Immunogenicity and Safety Study to Evaluate Different Formulations of GSK Biologicals' Influenza Vaccine GSK576389A

HI Antibody Seroconversion Factors at Day 180

Seroconversion factors were defined as the fold increase in serum HI GMTs post-vaccination compared to Day 0. The vaccine strains included A/Solomon Islands, A/Wisconsin and B/Malaysia antigens.

Time frame: At Day 180

The Number of Subjects Seroprotected to HI Antibodies at Day 0 and 21

A seroprotected subject was defined as a subject with a serum HI titer greater than or equal to 1:40 that usually is accepted as indicating protection.
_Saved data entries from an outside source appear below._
**config.mk**
```make
export PLATFORM = sky130hd
export DESIGN_NAME = sdram_fb_arbiter
export DESIGN_NICKNAME = d
export VERILOG_FILES = /design/src/rtl/sdram_fb_arbiter.sv
export SDC_FILE = /design/constraint.sdc
export NUM_CORES = 1
export LEC_CHECK = 0
export ABC_CLOCK_PERIOD_IN_PS = 12200
export BUFFER_PORTS_ARGS = -buffer_cell sky130_fd_sc_hd__buf_4
export CAP_MARGIN = 5
export CORE_ASPECT_RATIO = 0.9
export CORE_MARGIN = 2
export CORE_UTILIZATION = 47
export DETAILED_ROUTE_END_ITERATION = 7
export GPL_TIMING_DRIVEN = 0
export MAX_ROUTING_LAYER = met4
export PLACE_DENSITY_LB_ADDON = 0.15
export SYNTH_ARGS = -nofsm -noshare
export SYNTH_HDL_FRONTEND = slang
export SYNTH_SLANG_ARGS = --single-unit
export TNS_END_PERCENT = 5
```
**constraint.sdc**
```tcl
create_clock -name clk_ref -period 12.2 [get_ports clk_ref]
set_input_delay 0.61 -clock clk_ref [delete_from_list [all_inputs] [get_ports clk_ref]]
set_output_delay 0.61 -clock clk_ref [all_outputs]
set_load 0.01 [all_outputs]
```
The vaccine strains included A/Solomon Islands, A/Wisconsin and B/Malaysia antigens.

Time frame: At Day 0 and 21

The Number of Subjects Seroprotected to HI Antibodies at Day 180

A seroprotected subject was defined as a subject with a serum HI titer greater than or equal to 1:40 that usually is accepted as indicating protection. The vaccine strains included A/Solomon Islands, A/Wisconsin and B/Malaysia antigens.

Time frame: At Day 180

The Geometric Mean (GM) Number of Influenza-specific CD4 T-cells Per Million CD4+ T-cells for Each Vaccine Strain Producing at Least Two Different Immune Markers or Producing Each of the Immune Markers Plus Another Immune Marker at Days 0 and 21

The markers assessed were Cluster of Differentiation 4-All doubles i.e. CD4-All doubles, CD4-CD40Ligand(L), CD4-interferon gamma (CD4-IFNγ), CD4-interleukin 2 (CD4-IL2) and CD4-tumor necrosis factor alpha (CD4-TNFα). The vaccine strains included A/Solomon Islands, A/Wisconsin and B/Malaysia antigens.
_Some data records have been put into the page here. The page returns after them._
## src/rtl/pipe_pkg.sv

```systemverilog
// Shared pipeline definitions for the hazard/stall scheduler.
// - Tuse/Tnew encodings, register-zero constant, MDU latency defaults.
// - md_state_e names the two MDU sequencer states held by the busy counter.
package pipe_pkg;

    // Source operand not read by the instruction in D.
    localparam logic [1:0] TUSE_NONE = 2'd3;

    // Architectural zero register: never a real producer.
    localparam logic [4:0] REG_ZERO = 5'd0;

    // Multi-cycle MDU latencies (busy cycles after issue in E).
    localparam int MULT_CYCLES = 5;
    localparam int DIV_CYCLES  = 10;
    localparam int CNT_W       = 4;

    // Tnew per instruction class (cycles until the result can be forwarded).
    localparam logic [1:0] TNEW_READY = 2'd0;  // already forwardable / no result
    localparam logic [1:0] TNEW_ALU   = 2'd1;  // ALU result available out of E
    localparam logic [1:0] TNEW_LOAD  = 2'd2;  // load data available out of M

    typedef enum logic {
        MD_IDLE = 1'b0,
        MD_BUSY = 1'b1
    } md_state_e;

endpackage

```

## src/rtl/hazard_stall_ctrl_mdu_busy_counter.sv

```systemverilog
// MDU busy sequencer.
// - Loads the busy counter on a mult/div issue while idle, then counts down.
// - A second issue while busy does not reload; it raises the sticky error flag.
// Ports:
//   clk, reset      : clock, asynchronous active-high reset
//   md_start        : mult/div issue in E this cycle
//   md_div          : 1 = div class, 0 = mult class
//   busy_cnt        : remaining busy cycles (0 = idle)
//   md_err          : sticky overlap error, cleared only by reset
module mdu_busy_counter
    import pipe_pkg::*;
#(
    parameter int MULT_LAT = MULT_CYCLES,
    parameter int DIV_LAT  = DIV_CYCLES,
    parameter int CW       = CNT_W
) (
    input  logic          clk,
    input  logic          reset,
    input  logic          md_start,
    input  logic          md_div,
    output logic [CW-1:0] busy_cnt,
    output logic          md_err
);

    localparam logic [CW-1:0] MULT_LOAD = CW'(MULT_LAT);
    localparam logic [CW-1:0] DIV_LOAD  = CW'(DIV_LAT);

    logic [CW-1:0] busy_cnt_d, busy_cnt_q;
    logic          md_err_d, md_err_q;
    md_state_e     md_state_s;

    // Next-state: load when idle, decrement when busy, flag overlapping issues.
    always_comb begin
        busy_cnt_d = busy_cnt_q;
        md_err_d   = md_err_q;
        md_state_s = (busy_cnt_q != {CW{1'b0}}) ? MD_BUSY : MD_IDLE;
        case (md_state_s)
            MD_IDLE: begin
                if (md_start) begin
                    busy_cnt_d = md_div ? DIV_LOAD : MULT_LOAD;
                end else begin
                    busy_cnt_d = busy_cnt_q;
                end
            end
            MD_BUSY: begin
                busy_cnt_d = busy_cnt_q - CW'(1);
                if (md_start) begin
                    md_err_d = 1'b1;
                end else begin
                    md_err_d = md_err_q;
                end
            end
            default: begin
                busy_cnt_d = {CW{1'b0}};
                md_err_d   = md_err_q;
            end
        endcase
    end

    // Counter and sticky error registers.
    always_ff @(posedge clk or posedge reset) begin
        if (reset) begin
            busy_cnt_q <= {CW{1'b0}};
            md_err_q   <= 1'b0;
        end else begin
            busy_cnt_q <= busy_cnt_d;
            md_err_q   <= md_err_d;
        end
    end

    assign busy_cnt = busy_cnt_q;
    assign md_err   = md_err_q;

endmodule

```

## src/rtl/hazard_stall_ctrl.sv

```systemverilog
// Central stall/flush scheduler for the 5-stage pipeline.
// - Tuse/Tnew data-hazard compare of D sources against E and M destinations.
// - Multi-cycle MDU busy sequencing; md instructions in D wait for the MDU.
// - One stall condition drives PC hold, IF_ID hold and ID_EX bubble together.
// Ports:
//   clk, reset                : clock, asynchronous active-high reset
//   D_rs/D_rt, D_tuse_rs/rt   : D sources and their Tuse (3 = unused)
//   D_is_md                   : D instruction uses the MDU / HI/LO
//   E_wa/E_tnew, M_wa/M_tnew  : producers in E and M with their Tnew
//   E_md_start, E_md_div      : mult/div issue in E and its class
//   stall_F, stall_D, flush_E : hold PC, hold IF_ID, bubble ID_EX
//   md_busy, md_err           : MDU occupied, sticky overlap error
module hazard_stall_ctrl
    import pipe_pkg::*;
#(
    parameter int MULT_LAT = MULT_CYCLES,
    parameter int DIV_LAT  = DIV_CYCLES,
    parameter int CW       = CNT_W
) (
    input  logic       clk,
    input  logic       reset,
    input  logic [4:0] D_rs,
    input  logic [4:0] D_rt,
    input  logic [1:0] D_tuse_rs,
    input  logic [1:0] D_tuse_rt,
    input  logic       D_is_md,
    input  logic [4:0] E_wa,
    input  logic [1:0] E_tnew,
    input  logic [4:0] M_wa,
    input  logic [1:0] M_tnew,
    input  logic       E_md_start,
    input  logic       E_md_div,
    output logic       stall_F,
    output logic       stall_D,
    output logic       flush_E,
    output logic       md_busy,
    output logic       md_err
);

    logic [CW-1:0] busy_cnt_s;
    logic          md_busy_s;
    logic          hz_e_s, hz_m_s, md_hz_s, stall_s;

    // A source hazards when it reads a live producer sooner than it is ready.
    function automatic logic src_hz(input logic [4:0] src, input logic [1:0] tuse,
                                    input logic [4:0] wa, input logic [1:0] tnew);
        return (src == wa) && (wa != REG_ZERO) && (tuse != TUSE_NONE) && (tuse < tnew);
    endfunction

    mdu_busy_counter #(
        .MULT_LAT (MULT_LAT),
        .DIV_LAT  (DIV_LAT),
        .CW       (CW)
    ) u_mdu_busy_counter (
        .clk      (clk),
        .reset    (reset),
        .md_start (E_md_start),
        .md_div   (E_md_div),
        .busy_cnt (busy_cnt_s),
        .md_err   (md_err)
    );

    // Combinational hazard detection and stall fan-out, forced quiet in reset.
    always_comb begin
        hz_e_s    = src_hz(D_rs, D_tuse_rs, E_wa, E_tnew) | src_hz(D_rt, D_tuse_rt, E_wa, E_tnew);
        hz_m_s    = src_hz(D_rs, D_tuse_rs, M_wa, M_tnew) | src_hz(D_rt, D_tuse_rt, M_wa, M_tnew);
        // An issue this cycle counts as busy: the counter loads on this edge.
        md_busy_s = E_md_start | (busy_cnt_s != {CW{1'b0}});
        md_hz_s   = D_is_md & md_busy_s;
        stall_s   = hz_e_s | hz_m_s | md_hz_s;
        if (reset) begin
            stall_F = 1'b0;
            stall_D = 1'b0;
            flush_E = 1'b0;
            md_busy = 1'b0;
        end else begin
            stall_F = stall_s;
            stall_D = stall_s;
            flush_E = stall_s;
            md_busy = md_busy_s;
        end
    end

endmodule

```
Time frame: At Days 0 and 21

The GM Number of Influenza-specific CD4 T-cells Per Million CD4+ T-cells for Each Vaccine Strain Producing at Least Two Different Immune Markers or Producing Each of the Immune Markers Plus Another Immune Marker at Day 180

The markers assessed were CD4-All doubles, CD4-CD40L, CD4-IFNγ, CD4-IL2 and CD4-TNFα. The vaccine strains included A/Solomon Islands, A/Wisconsin and B/Malaysia antigens.

Time frame: At Day 180

The GM Number of Influenza-specific CD8 T-cells Per Million CD8+ T-cells for Each Vaccine Strain Producing at Least Two Different Immune Markers or Producing Each of the Immune Markers Plus Another Immune Marker at Days 0 and 21

The markers assessed were Cluster of Differentiation 8-All doubles i.e. CD8-All doubles, CD8-CD40L, CD8-IFNγ, CD8-IL2 and CD8-TNFα. The vaccine strains included A/Solomon Islands, A/Wisconsin and B/Malaysia antigens.
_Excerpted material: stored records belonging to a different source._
$ cat config.mk
export PLATFORM = sky130hd
export DESIGN_NAME = alu_op_sequencer
export DESIGN_NICKNAME = d
export VERILOG_FILES = /design/src/rtl/alu_op_sequencer_pkg.sv /design/src/rtl/alu_regfile.sv /design/src/rtl/alu_op_sequencer.sv
export SDC_FILE = /design/constraint.sdc
export NUM_CORES = 1
export LEC_CHECK = 0
export BUFFER_PORTS_ARGS = -buffer_cell sky130_fd_sc_hd__buf_2
export CORE_MARGIN = 5
export CORE_UTILIZATION = 54
export DETAILED_ROUTE_END_ITERATION = 7
export GPL_TIMING_DRIVEN = 0
export PLACE_DENSITY = 0.9
export SKIP_LAST_GASP = 1
export SLEW_MARGIN = 40
export SYNTH_ARGS = -nofsm -noshare
export SYNTH_HDL_FRONTEND = slang
export SYNTH_SLANG_ARGS = --single-unit
$ cat constraint.sdc
create_clock -name clk -period 2.54 [get_ports clk]
set_clock_uncertainty 0.1 [all_clocks]
set_input_delay 0.127 -clock clk [delete_from_list [all_inputs] [get_ports clk]]
set_output_delay 0.127 -clock clk [all_outputs]
set_load 0.05 [all_outputs]
$ cat src/rtl/alu_op_sequencer_pkg.sv
// Shared opcodes, FSM states and instruction field positions
// for the ALU micro-sequencer.
package alu_op_sequencer_pkg;

   localparam logic [2:0] OP_ADD = 3'b000;
   localparam logic [2:0] OP_SUB = 3'b001;
   localparam logic [2:0] OP_AND = 3'b010;
   localparam logic [2:0] OP_OR  = 3'b011;
   localparam logic [2:0] OP_XOR = 3'b100;

   typedef enum logic [1:0] {
      S_IDLE = 2'd0,
      S_EXEC = 2'd1,
      S_WB   = 2'd2
   } state_e;

   localparam int unsigned F_FORM = 11;
   localparam int unsigned F_OP   = 8;
   localparam int unsigned F_RD   = 6;
   localparam int unsigned F_RS1  = 4;
   localparam int unsigned F_RS2  = 2;
   localparam int unsigned F_IMM  = 0;

   function automatic logic op_legal(input logic [2:0] op);
      return op <= OP_XOR;
   endfunction

endpackage

$ cat src/rtl/alu_regfile.sv
// Small register file: one write port, two operand read ports
// and a debug read port, all reads combinational.
module alu_regfile #(
   parameter int DW    = 4,
   parameter int NREGS = 4,
   localparam int AW   = $clog2(NREGS)
) (
   input  logic          clk,
   input  logic          rst_n,
   input  logic          we_i,
   input  logic [AW-1:0] waddr_i,
   input  logic [DW-1:0] wdata_i,
   input  logic [AW-1:0] raddr_a_i,
   input  logic [AW-1:0] raddr_b_i,
   output logic [DW-1:0] rdata_a_o,
   output logic [DW-1:0] rdata_b_o,
   input  logic [AW-1:0] dbg_sel_i,
   output logic [DW-1:0] dbg_data_o
);

   logic [DW-1:0] rf_q [NREGS];

   always_ff @(posedge clk or negedge rst_n) begin
      if (!rst_n) begin
         for (int i = 0; i < NREGS; i++) begin
            rf_q[i] <= '0;
         end
      end else if (we_i) begin
         rf_q[waddr_i] <= wdata_i;
      end
   end

   assign rdata_a_o  = rf_q[raddr_a_i];
   assign rdata_b_o  = rf_q[raddr_b_i];
   assign dbg_data_o = rf_q[dbg_sel_i];

endmodule

$ cat src/rtl/alu_op_sequencer.sv
// Micro-sequencer feeding the 4-bit ALU: accepts instructions,
// drives operands for ALU_LAT cycles, then writes the result back.
module alu_op_sequencer
   import alu_op_sequencer_pkg::*;
#(
   parameter int DW      = 4,
   parameter int NREGS   = 4,
   parameter int ALU_LAT = 1,
   localparam int AW     = $clog2(NREGS)
) (
   input  logic          clk,
   input  logic          rst_n,
   input  logic          instr_valid,
   output logic          instr_ready,
   input  logic [11:0]   instr,
   output logic [DW-1:0] alu_a,
   output logic [DW-1:0] alu_b,
   output logic [2:0]    alu_op,
   input  logic [DW-1:0] alu_result,
   output logic          wb_valid,
   output logic [AW-1:0] wb_rd,
   output logic [DW-1:0] wb_data,
   output logic          illegal,
   input  logic [AW-1:0] dbg_sel,
   output logic [DW-1:0] dbg_data
);

   localparam logic [2:0] LAT_M1 = 3'(ALU_LAT - 1);

   state_e        state_q, state_d;
   logic [2:0]    cnt_q, cnt_d;
   logic [AW-1:0] rd_q, rd_d;
   logic [DW-1:0] alu_a_q, alu_a_d;
   logic [DW-1:0] alu_b_q, alu_b_d;
   logic [2:0]    alu_op_q, alu_op_d;
   logic          wb_valid_q, wb_valid_d;
   logic [AW-1:0] wb_rd_q, wb_rd_d;
   logic [DW-1:0] wb_data_q, wb_data_d;
   logic          illegal_q, illegal_d;

   logic          rf_we;
   logic [AW-1:0] rf_waddr;
   logic [DW-1:0] rf_wdata;
   logic [DW-1:0] rs1_data, rs2_data;

   logic          is_li;
   logic [2:0]    op_f;
   logic [AW-1:0] rd_f, rs1_f, rs2_f;
   logic [DW-1:0] imm_f;

   assign is_li = instr[F_FORM];
   assign op_f  = instr[F_OP +: 3];
   assign rd_f  = instr[F_RD +: AW];
   assign rs1_f = instr[F_RS1 +: AW];
   assign rs2_f = instr[F_RS2 +: AW];
   assign imm_f = instr[F_IMM +: DW];

   alu_regfile #(
      .DW    (DW),
      .NREGS (NREGS)
   ) u_rf (
      .clk        (clk),
      .rst_n      (rst_n),
      .we_i       (rf_we),
      .waddr_i    (rf_waddr),
      .wdata_i    (rf_wdata),
      .raddr_a_i  (rs1_f),
      .raddr_b_i  (rs2_f),
      .rdata_a_o  (rs1_data),
      .rdata_b_o  (rs2_data),
      .dbg_sel_i  (dbg_sel),
      .dbg_data_o (dbg_data)
   );

   always_comb begin
      state_d    = state_q;
      cnt_d      = cnt_q;
      rd_d       = rd_q;
      alu_a_d    = alu_a_q;
      alu_b_d    = alu_b_q;
      alu_op_d   = alu_op_q;
      wb_valid_d = 1'b0;
      wb_rd_d    = wb_rd_q;
      wb_data_d  = wb_data_q;
      illegal_d  = 1'b0;
      rf_we      = 1'b0;
      rf_waddr   = rd_q;
      rf_wdata   = alu_result;
      unique case (state_q)
         S_IDLE: begin
            if (instr_valid) begin
               if (is_li) begin
                  rf_we      = 1'b1;
                  rf_waddr   = rd_f;
                  rf_wdata   = imm_f;
                  wb_valid_d = 1'b1;
                  wb_rd_d    = rd_f;
                  wb_data_d  = imm_f;
                  state_d    = S_WB;
               end else if (!op_legal(op_f)) begin
                  illegal_d = 1'b1;
               end else begin
                  // operands sampled now, so rd==rs reads the old value
                  alu_a_d  = rs1_data;
                  alu_b_d  = rs2_data;
                  alu_op_d = op_f;
                  rd_d     = rd_f;
                  cnt_d    = LAT_M1;
                  state_d  = S_EXEC;
               end
            end
         end
         S_EXEC: begin
            if (cnt_q != 3'd0) begin
               cnt_d = cnt_q - 3'd1;
            end else begin
               rf_we      = 1'b1;
               wb_valid_d = 1'b1;
               wb_rd_d    = rd_q;
               wb_data_d  = alu_result;
               state_d    = S_WB;
            end
         end
         S_WB: begin
            state_d = S_IDLE;
         end
         default: begin
            state_d = S_IDLE;
         end
      endcase
   end

   always_ff @(posedge clk or negedge rst_n) begin
      if (!rst_n) begin
         state_q    <= S_IDLE;
         cnt_q      <= '0;
         rd_q       <= '0;
         alu_a_q    <= '0;
         alu_b_q    <= '0;
         alu_op_q   <= '0;
         wb_valid_q <= 1'b0;
         wb_rd_q    <= '0;
         wb_data_q  <= '0;
         illegal_q  <= 1'b0;
      end else begin
         state_q    <= state_d;
         cnt_q      <= cnt_d;
         rd_q       <= rd_d;
         alu_a_q    <= alu_a_d;
         alu_b_q    <= alu_b_d;
         alu_op_q   <= alu_op_d;
         wb_valid_q <= wb_valid_d;
         wb_rd_q    <= wb_rd_d;
         wb_data_q  <= wb_data_d;
         illegal_q  <= illegal_d;
      end
   end

   assign instr_ready = (state_q == S_IDLE);
   assign alu_a       = alu_a_q;
   assign alu_b       = alu_b_q;
   assign alu_op      = alu_op_q;
   assign wb_valid    = wb_valid_q;
   assign wb_rd       = wb_rd_q;
   assign wb_data     = wb_data_q;
   assign illegal     = illegal_q;

endmodule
Time frame: At Days 0 and 21

The GM Number of Influenza-specific CD8 T-cells Per Million CD8+ T-cells for Each Vaccine Strain Producing at Least Two Different Immune Markers or Producing Each of the Immune Markers Plus Another Immune Marker at Day 180

The markers assessed were CD8-All doubles, CD8-CD40L, CD8-IFNγ, CD8-IL2 and CD8-TNFα. The vaccine strains included A/Solomon Islands, A/Wisconsin and B/Malaysia antigens.

Time frame: At Day 180

Number of Subjects Reporting Any and Grade 3 Solicited Local Adverse Events (AEs)

Grade 3 ecchymosis, pain, redness and swelling was greater than 100 millimeter (mm) i.e. \> 100 mm and grade 3 pain was considerable pain at rest that prevented normal everyday activities. Any was occurrence of any local symptom regardless of their intensity grade. Any for ecchymosis, redness and swelling was \>20mm.

Time frame: During a 7-day follow-up period (Day 0-6) after vaccination

Duration of Solicited Local AEs

Duration was defined as number of days with any grade of local symptoms.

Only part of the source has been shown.